Keyboard shortcuts

Press or to navigate between chapters

Press S or / to search in the book

Press ? to show this help

Press Esc to hide this help

Binary Search Tree

A binary tree with a superpower: left < node < right, always. This one rule makes search O(log n).

Think of a dictionary. You do not start at page 1 and flip forward one page at a time to find “umbrella”. You open to the middle — if your word comes alphabetically before the middle word, you go left; if after, you go right. Each step cuts the remaining pages in half. A Binary Search Tree works exactly this way, but built from pointers instead of pages.

The BST property

For every node in the tree:

  • All values in its left subtree are strictly less than the node’s value.
  • All values in its right subtree are strictly greater than the node’s value.

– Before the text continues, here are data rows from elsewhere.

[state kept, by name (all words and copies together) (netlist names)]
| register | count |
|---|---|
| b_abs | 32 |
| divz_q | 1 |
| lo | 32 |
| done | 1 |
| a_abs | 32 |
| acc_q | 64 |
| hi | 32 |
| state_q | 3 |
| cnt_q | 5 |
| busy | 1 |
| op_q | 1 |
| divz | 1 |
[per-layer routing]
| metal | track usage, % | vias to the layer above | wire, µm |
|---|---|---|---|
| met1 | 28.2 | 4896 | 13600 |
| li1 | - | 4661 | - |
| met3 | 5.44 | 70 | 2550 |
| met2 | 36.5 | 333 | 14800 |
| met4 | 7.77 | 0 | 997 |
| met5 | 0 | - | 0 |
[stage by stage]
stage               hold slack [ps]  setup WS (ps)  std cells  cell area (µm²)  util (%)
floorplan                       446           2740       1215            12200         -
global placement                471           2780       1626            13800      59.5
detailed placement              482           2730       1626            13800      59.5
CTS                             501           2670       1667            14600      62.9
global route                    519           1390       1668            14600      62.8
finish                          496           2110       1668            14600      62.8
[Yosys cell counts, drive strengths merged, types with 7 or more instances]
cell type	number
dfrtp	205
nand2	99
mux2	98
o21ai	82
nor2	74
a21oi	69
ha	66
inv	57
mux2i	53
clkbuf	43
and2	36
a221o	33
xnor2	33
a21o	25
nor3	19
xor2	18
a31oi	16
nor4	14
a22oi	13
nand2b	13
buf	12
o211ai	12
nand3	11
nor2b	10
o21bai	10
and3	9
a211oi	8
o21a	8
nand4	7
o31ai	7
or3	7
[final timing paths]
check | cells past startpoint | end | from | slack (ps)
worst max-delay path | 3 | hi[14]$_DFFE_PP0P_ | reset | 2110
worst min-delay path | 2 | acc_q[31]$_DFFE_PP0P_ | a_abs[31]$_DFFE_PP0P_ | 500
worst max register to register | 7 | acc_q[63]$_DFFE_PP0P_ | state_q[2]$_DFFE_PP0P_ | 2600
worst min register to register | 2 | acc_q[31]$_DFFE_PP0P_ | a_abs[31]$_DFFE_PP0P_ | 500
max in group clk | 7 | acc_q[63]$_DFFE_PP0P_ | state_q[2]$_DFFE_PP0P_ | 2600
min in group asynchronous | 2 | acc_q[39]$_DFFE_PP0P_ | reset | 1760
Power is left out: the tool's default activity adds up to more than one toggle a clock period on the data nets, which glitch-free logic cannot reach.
## config.mk

```make
export PLATFORM = sky130hd
export DESIGN_NAME = temp_sampler_flat
export DESIGN_NICKNAME = d
export VERILOG_FILES = /design/src/rtl/temp_pkg.sv /design/src/rtl/temp_sampler_if.sv /design/src/rtl/sample_timer.sv /design/src/rtl/temp_sampler.sv /design/src/flat_wrapper.sv
export SDC_FILE = /design/constraint.sdc
export NUM_CORES = 1
export LEC_CHECK = 0
export CAP_MARGIN = 0
export CORE_MARGIN = 3
export CORE_UTILIZATION = 45
export CTS_BUF_LIST = sky130_fd_sc_hd__clkbuf_4
export CTS_CLUSTER_DIAMETER = 40
export DETAILED_ROUTE_END_ITERATION = 10
export GPL_TIMING_DRIVEN = 0
export PLACE_DENSITY_LB_ADDON = 0.05
export SLEW_MARGIN = 20
export SYNTH_ARGS = -nofsm -noshare
export SYNTH_HDL_FRONTEND = slang
export SYNTH_SLANG_ARGS = --single-unit
export TNS_END_PERCENT = 5
```

## constraint.sdc

```tcl
create_clock -name clk -period 2.1 [get_ports clk]
set_clock_uncertainty 0.1 [all_clocks]
set_input_delay 0.42 -clock clk [delete_from_list [all_inputs] [get_ports clk]]
set_output_delay 0.42 -clock clk [all_outputs]
set_load 0.02 [all_outputs]
```
<file path="config.mk">
export PLATFORM = sky130hd
export DESIGN_NAME = hazard_stall_unit
export DESIGN_NICKNAME = d
export VERILOG_FILES = /design/src/rtl/hazard_pkg.sv /design/src/rtl/hz_match.sv /design/src/rtl/hazard_stall_unit.sv
export SDC_FILE = /design/constraint.sdc
export NUM_CORES = 1
export LEC_CHECK = 0
export ABC_CLOCK_PERIOD_IN_PS = 4800
export CAP_MARGIN = 20
export CORE_UTILIZATION = 40
export CTS_CLUSTER_SIZE = 25
export DETAILED_ROUTE_END_ITERATION = 6
export GPL_TIMING_DRIVEN = 0
export PLACE_DENSITY = 0.71
export SETUP_SLACK_MARGIN = 0.5
export SYNTH_ARGS = -nofsm -noshare
export SYNTH_HDL_FRONTEND = slang
export SYNTH_HIERARCHICAL = 1
export SYNTH_SLANG_ARGS = --single-unit
</file>
<file path="constraint.sdc">
create_clock -name clk -period 4.8 [get_ports clk]
set_input_delay 0.96 -clock clk [delete_from_list [all_inputs] [get_ports clk]]
set_output_delay 0.96 -clock clk [all_outputs]
set_load 0.005 [all_outputs]
</file>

This must hold not just for immediate children but for the entire subtree below each node.

flowchart TD
    Root["8"]
    Root -->|"all < 8"| Left["3"]
    Root -->|"all > 8"| Right["10"]
    Left -->|"all < 3"| LL["1"]
    Left -->|"3 < x < 8"| LR["6"]
    LR --> LRL["4"]
    LR --> LRR["7"]
    Right --> RR["14"]
    RR -->|"left"| RRL["13"]

Check any node and the rule holds: node 6 has left child 4 (which is < 6) and right child 7 (which is > 6). Node 8 has an entire left subtree of values 1, 3, 4, 6, 7 — all less than 8 — and a right subtree of 10, 13, 14 — all greater than 8.

Building a BST manually

class TreeNode:
    def __init__(self, value):
        self.value = value
        self.left = None
        self.right = None


# Build the BST from the diagram above
root = TreeNode(8)
root.left = TreeNode(3)
root.right = TreeNode(10)
root.left.left = TreeNode(1)
root.left.right = TreeNode(6)
root.left.right.left = TreeNode(4)
root.left.right.right = TreeNode(7)
root.right.right = TreeNode(14)
root.right.right.left = TreeNode(13)

# Verify the property holds for the root
print("Root:", root.value)
print("Left child (must be < 8):", root.left.value)
print("Right child (must be > 8):", root.right.value)
print("Left subtree's right child (must be > 3 and < 8):", root.left.right.value)

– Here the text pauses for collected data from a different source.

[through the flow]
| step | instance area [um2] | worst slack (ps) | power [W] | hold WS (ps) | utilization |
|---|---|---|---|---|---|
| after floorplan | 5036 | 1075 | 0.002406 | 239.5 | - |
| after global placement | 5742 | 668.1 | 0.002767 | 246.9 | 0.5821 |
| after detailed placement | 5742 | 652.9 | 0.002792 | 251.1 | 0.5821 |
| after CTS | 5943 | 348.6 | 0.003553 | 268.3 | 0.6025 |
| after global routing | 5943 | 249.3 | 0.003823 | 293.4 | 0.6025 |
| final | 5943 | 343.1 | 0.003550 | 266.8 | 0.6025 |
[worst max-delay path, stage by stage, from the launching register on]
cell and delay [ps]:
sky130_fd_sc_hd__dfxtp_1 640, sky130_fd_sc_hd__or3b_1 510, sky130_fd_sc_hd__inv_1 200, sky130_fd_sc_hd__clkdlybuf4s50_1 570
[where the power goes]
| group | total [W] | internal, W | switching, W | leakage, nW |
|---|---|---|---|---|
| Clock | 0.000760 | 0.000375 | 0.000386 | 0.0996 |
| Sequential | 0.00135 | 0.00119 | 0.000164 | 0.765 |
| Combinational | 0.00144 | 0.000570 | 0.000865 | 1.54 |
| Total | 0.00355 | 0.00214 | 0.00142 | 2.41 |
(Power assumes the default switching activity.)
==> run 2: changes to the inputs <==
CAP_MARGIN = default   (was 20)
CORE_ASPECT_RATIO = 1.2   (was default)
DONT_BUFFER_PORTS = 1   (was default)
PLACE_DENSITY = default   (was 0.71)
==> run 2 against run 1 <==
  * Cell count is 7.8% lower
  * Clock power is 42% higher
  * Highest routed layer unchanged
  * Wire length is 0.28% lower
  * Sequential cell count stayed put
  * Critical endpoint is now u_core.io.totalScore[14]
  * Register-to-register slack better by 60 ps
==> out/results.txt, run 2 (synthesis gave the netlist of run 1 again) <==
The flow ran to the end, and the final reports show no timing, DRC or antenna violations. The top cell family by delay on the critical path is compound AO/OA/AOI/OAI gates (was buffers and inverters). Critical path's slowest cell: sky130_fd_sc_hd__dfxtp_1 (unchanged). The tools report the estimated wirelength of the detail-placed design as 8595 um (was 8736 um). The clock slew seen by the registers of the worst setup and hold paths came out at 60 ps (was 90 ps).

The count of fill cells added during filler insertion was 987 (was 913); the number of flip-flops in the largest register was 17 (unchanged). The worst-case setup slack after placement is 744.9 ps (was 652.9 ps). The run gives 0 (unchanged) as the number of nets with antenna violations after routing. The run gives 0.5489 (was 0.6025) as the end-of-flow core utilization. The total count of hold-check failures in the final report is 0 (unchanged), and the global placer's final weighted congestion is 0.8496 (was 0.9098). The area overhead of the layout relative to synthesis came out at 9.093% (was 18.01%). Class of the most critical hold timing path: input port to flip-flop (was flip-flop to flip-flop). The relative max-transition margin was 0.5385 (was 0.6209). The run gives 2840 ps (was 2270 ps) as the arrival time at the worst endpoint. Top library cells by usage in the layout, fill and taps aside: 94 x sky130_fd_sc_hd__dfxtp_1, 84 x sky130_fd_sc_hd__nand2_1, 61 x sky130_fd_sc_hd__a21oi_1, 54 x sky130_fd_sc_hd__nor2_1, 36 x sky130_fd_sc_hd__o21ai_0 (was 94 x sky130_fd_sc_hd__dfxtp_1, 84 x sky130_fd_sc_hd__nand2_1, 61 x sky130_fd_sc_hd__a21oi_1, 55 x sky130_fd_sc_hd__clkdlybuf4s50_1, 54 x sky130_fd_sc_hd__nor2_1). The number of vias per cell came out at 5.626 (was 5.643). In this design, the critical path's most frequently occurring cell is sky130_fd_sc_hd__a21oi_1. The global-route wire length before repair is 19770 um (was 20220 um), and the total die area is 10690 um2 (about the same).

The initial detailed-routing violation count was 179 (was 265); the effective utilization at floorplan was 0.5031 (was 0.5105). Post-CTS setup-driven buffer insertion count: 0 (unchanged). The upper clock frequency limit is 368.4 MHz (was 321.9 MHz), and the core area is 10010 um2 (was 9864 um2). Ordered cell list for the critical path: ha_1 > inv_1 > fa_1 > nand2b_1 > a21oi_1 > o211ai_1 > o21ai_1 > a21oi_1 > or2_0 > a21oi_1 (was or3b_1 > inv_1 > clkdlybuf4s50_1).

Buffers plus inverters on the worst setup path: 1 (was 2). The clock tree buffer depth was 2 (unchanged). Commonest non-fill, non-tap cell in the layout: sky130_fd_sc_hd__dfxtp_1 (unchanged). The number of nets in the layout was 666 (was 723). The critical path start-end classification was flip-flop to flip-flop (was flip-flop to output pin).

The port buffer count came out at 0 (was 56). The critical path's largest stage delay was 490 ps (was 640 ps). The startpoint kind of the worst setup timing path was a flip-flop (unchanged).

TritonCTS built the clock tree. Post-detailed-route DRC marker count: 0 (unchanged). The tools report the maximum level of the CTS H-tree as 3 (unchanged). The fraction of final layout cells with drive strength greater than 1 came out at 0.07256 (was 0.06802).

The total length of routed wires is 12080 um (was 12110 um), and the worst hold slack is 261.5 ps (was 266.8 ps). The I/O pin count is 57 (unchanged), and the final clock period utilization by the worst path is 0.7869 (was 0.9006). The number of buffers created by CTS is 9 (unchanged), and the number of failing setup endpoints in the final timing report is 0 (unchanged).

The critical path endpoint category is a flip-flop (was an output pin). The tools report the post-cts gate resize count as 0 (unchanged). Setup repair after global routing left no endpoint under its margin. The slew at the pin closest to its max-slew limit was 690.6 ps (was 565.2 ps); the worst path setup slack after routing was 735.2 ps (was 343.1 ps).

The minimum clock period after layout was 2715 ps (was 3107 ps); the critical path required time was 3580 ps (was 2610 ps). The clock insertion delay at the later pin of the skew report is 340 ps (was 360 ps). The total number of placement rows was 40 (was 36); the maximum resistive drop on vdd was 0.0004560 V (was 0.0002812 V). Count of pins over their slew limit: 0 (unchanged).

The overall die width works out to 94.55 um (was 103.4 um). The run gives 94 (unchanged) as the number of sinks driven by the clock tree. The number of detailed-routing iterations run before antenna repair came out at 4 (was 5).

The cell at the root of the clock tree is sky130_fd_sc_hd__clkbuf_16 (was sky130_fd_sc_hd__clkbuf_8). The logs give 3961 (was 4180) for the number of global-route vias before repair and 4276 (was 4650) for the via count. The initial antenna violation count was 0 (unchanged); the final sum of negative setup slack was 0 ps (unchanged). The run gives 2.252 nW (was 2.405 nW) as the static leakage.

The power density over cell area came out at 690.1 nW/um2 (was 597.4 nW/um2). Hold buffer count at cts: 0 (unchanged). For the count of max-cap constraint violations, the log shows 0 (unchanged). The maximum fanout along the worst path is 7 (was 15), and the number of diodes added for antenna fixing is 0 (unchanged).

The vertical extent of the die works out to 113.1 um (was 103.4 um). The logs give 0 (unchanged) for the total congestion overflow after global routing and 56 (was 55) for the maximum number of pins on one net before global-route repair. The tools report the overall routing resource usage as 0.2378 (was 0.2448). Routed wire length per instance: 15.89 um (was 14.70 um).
### config.mk
export PLATFORM = sky130hd
export DESIGN_NAME = div_share_arbiter
export DESIGN_NICKNAME = d
export VERILOG_FILES = /design/src/rtl/div_share_arbiter.sv
export SDC_FILE = /design/constraint.sdc
export NUM_CORES = 1
export LEC_CHECK = 0
export CAP_MARGIN = 20
export CORE_AREA = 2 2 132 134
export CTS_CLUSTER_SIZE = 20
export DETAILED_ROUTE_END_ITERATION = 7
export DIE_AREA = 0 0 134 136
export PLACE_DENSITY = 0.79
export SLEW_MARGIN = 15
export SYNTH_ARGS = -nofsm -noshare
export SYNTH_HDL_FRONTEND = slang
export SYNTH_SLANG_ARGS = --single-unit
### constraint.sdc
create_clock -name clk -period 13.44 [get_ports clk]
set_input_delay 2.016 -clock clk [delete_from_list [all_inputs] [get_ports clk]]
set_output_delay 2.016 -clock clk [all_outputs]
set_load 0.03 [all_outputs]
`src/rtl/display_scan_ctrl.sv`:
```
// Multiplexed seven-segment scan controller with a dead-time guard between digits.
// Optional build macro LEADING_ZERO_BLANK_EN blanks leading zero digits.
module display_scan_ctrl #(
   parameter int NUM_DIGITS   = 8,
   parameter int GUARD_CYCLES = 16
) (
   input  logic        clk_in,
   input  logic        reset,
   input  logic        tick_in,
   input  logic        enable,
   input  logic [31:0] data_in,
   input  logic [7:0]  dp_in,
   input  logic        load,
   output logic        load_ack,
   output logic [7:0]  anode,
   output logic [6:0]  cathode,
   output logic        dp
);

   typedef enum logic [1:0] {IDLE = 2'd0, DRIVE = 2'd1, GUARD = 2'd2} state_t;

   localparam logic [2:0] LAST_IDX   = 3'(NUM_DIGITS - 1);
   localparam logic [7:0] GUARD_LAST = 8'(GUARD_CYCLES - 1);

   function automatic logic [6:0] hex_seg(input logic [3:0] n);
      logic [6:0] s;
      case (n)
         4'h0: s = 7'h40;
         4'h1: s = 7'h79;
         4'h2: s = 7'h24;
         4'h3: s = 7'h30;
         4'h4: s = 7'h19;
         4'h5: s = 7'h12;
         4'h6: s = 7'h02;
         4'h7: s = 7'h78;
         4'h8: s = 7'h00;
         4'h9: s = 7'h10;
         4'hA: s = 7'h08;
         4'hB: s = 7'h03;
         4'hC: s = 7'h46;
         4'hD: s = 7'h21;
         4'hE: s = 7'h06;
         default: s = 7'h0E;
      endcase
      return s;
   endfunction

   logic        tick_s1_q, tick_s1_d;
   logic        tick_s2_q, tick_s2_d;
   logic        tick_s3_q, tick_s3_d;
   logic        scan_step_q, scan_step_d;
   state_t      state_q, state_d;
   logic [2:0]  idx_q, idx_d;
   logic [7:0]  guard_cnt_q, guard_cnt_d;
   logic [31:0] shadow_data_q, shadow_data_d;
   logic [7:0]  shadow_dp_q, shadow_dp_d;
   logic [31:0] active_data_q, active_data_d;
   logic [7:0]  active_dp_q, active_dp_d;
   logic        pending_q, pending_d;
   logic        load_ack_q, load_ack_d;
   logic [7:0]  anode_q, anode_d;
   logic [6:0]  cathode_q, cathode_d;
   logic        dp_q, dp_d;
   logic        commit;
   logic [3:0]  nibble;
`ifdef LEADING_ZERO_BLANK_EN
   logic [2:0]  msd;
`endif

   always_comb begin
      tick_s1_d     = tick_in;
      tick_s2_d     = tick_s1_q;
      tick_s3_d     = tick_s2_q;
      // registered edge detect: step lands 3 cycles after the tick rises
      scan_step_d   = tick_s2_q & ~tick_s3_q;
      state_d       = state_q;
      idx_d         = idx_q;
      guard_cnt_d   = guard_cnt_q;
      shadow_data_d = shadow_data_q;
      shadow_dp_d   = shadow_dp_q;
      active_data_d = active_data_q;
      active_dp_d   = active_dp_q;
      pending_d     = pending_q;
      load_ack_d    = 1'b0;
      commit        = 1'b0;

      case (state_q)
         IDLE: begin
            if (enable && scan_step_q) state_d = DRIVE;
         end
         DRIVE: begin
            if (!enable) begin
               state_d = IDLE;
            end else if (scan_step_q) begin
               state_d     = GUARD;
               guard_cnt_d = 8'd0;
            end
         end
         GUARD: begin
            if (!enable) begin
               state_d = IDLE;
            end else if (guard_cnt_q == GUARD_LAST) begin
               state_d = DRIVE;
               if (idx_q == LAST_IDX) begin
                  idx_d  = 3'd0;
                  commit = pending_q;
               end else begin
                  idx_d = idx_q + 3'd1;
               end
            end else begin
               guard_cnt_d = guard_cnt_q + 8'd1;
            end
         end
         default: state_d = IDLE;
      endcase

      if (commit) begin
         active_data_d = shadow_data_q;
         active_dp_d   = shadow_dp_q;
         pending_d     = 1'b0;
         load_ack_d    = 1'b1;
      end
      // a load on the commit edge lands in shadow after the old shadow moves out
      if (load) begin
         shadow_data_d = data_in;
         shadow_dp_d   = dp_in;
         pending_d     = 1'b1;
      end

      nibble    = active_data_d[{idx_d, 2'b00} +: 4];
      anode_d   = 8'hFF;
      cathode_d = 7'h7F;
      dp_d      = 1'b1;
`ifdef LEADING_ZERO_BLANK_EN
      msd = 3'd0;
      for (int k = 1; k < NUM_DIGITS; k++)
         if (active_data_d[4*k +: 4] != 4'd0) msd = 3'(k);
`endif
      if (state_d == DRIVE) begin
         anode_d   = ~(8'd1 << idx_d);
         cathode_d = hex_seg(nibble);
         dp_d      = ~active_dp_d[idx_d];
`ifdef LEADING_ZERO_BLANK_EN
         if (idx_d > msd && !active_dp_d[idx_d]) cathode_d = 7'h7F;
`endif
      end
   end

   always_ff @(posedge clk_in or posedge reset) begin
      if (reset) begin
         tick_s1_q     <= 1'b0;
         tick_s2_q     <= 1'b0;
         tick_s3_q     <= 1'b0;
         scan_step_q   <= 1'b0;
         state_q       <= IDLE;
         idx_q         <= 3'd0;
         guard_cnt_q   <= 8'd0;
         shadow_data_q <= 32'd0;
         shadow_dp_q   <= 8'd0;
         active_data_q <= 32'd0;
         active_dp_q   <= 8'd0;
         pending_q     <= 1'b0;
         load_ack_q    <= 1'b0;
         anode_q       <= 8'hFF;
         cathode_q     <= 7'h7F;
         dp_q          <= 1'b1;
      end else begin
         tick_s1_q     <= tick_s1_d;
         tick_s2_q     <= tick_s2_d;
         tick_s3_q     <= tick_s3_d;
         scan_step_q   <= scan_step_d;
         state_q       <= state_d;
         idx_q         <= idx_d;
         guard_cnt_q   <= guard_cnt_d;
         shadow_data_q <= shadow_data_d;
         shadow_dp_q   <= shadow_dp_d;
         active_data_q <= active_data_d;
         active_dp_q   <= active_dp_d;
         pending_q     <= pending_d;
         load_ack_q    <= load_ack_d;
         anode_q       <= anode_d;
         cathode_q     <= cathode_d;
         dp_q          <= dp_d;
      end
   end

   assign load_ack = load_ack_q;
   assign anode    = anode_q;
   assign cathode  = cathode_q;
   assign dp       = dp_q;

endmodule

```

Searching: narrowing down at every step

Search in a BST follows the same logic as flipping to the middle of a dictionary. At each node you ask one question: is my target smaller, larger, or equal to this node’s value?

flowchart TD
    Root["8  ← start here: is 4 < 8? Yes → go left"]
    Root --> Left["3  ← is 4 < 3? No. is 4 > 3? Yes → go right"]
    Root --> Right["10  (skipped)"]
    Left --> LL["1  (skipped)"]
    Left --> LR["6  ← is 4 < 6? Yes → go left"]
    LR --> LRL["4  ← found it!"]
    LR --> LRR["7  (skipped)"]

We searched a tree of 9 nodes but only visited 4 of them: 8 → 3 → 6 → 4. At each step we discarded half (roughly) of the remaining tree. That is why search is O(log n) — the same reason binary search on a sorted array is O(log n).

class TreeNode:
    def __init__(self, value):
        self.value = value
        self.left = None
        self.right = None


def search(node, target):
    """
    Returns the node if found, otherwise None.
    At each step we go left or right, never both.
    """
    if node is None:
        return None           # ran off the bottom — not in tree
    if target == node.value:
        return node           # found it
    if target < node.value:
        return search(node.left, target)   # must be in left subtree
    else:
        return search(node.right, target)  # must be in right subtree


# Build a small BST
root = TreeNode(8)
root.left = TreeNode(3)
root.right = TreeNode(10)
root.left.left = TreeNode(1)
root.left.right = TreeNode(6)
root.left.right.left = TreeNode(4)
root.left.right.right = TreeNode(7)

result = search(root, 4)
print("Search for 4:", result.value if result else "not found")

result = search(root, 5)
print("Search for 5:", result.value if result else "not found")

result = search(root, 1)
print("Search for 1:", result.value if result else "not found")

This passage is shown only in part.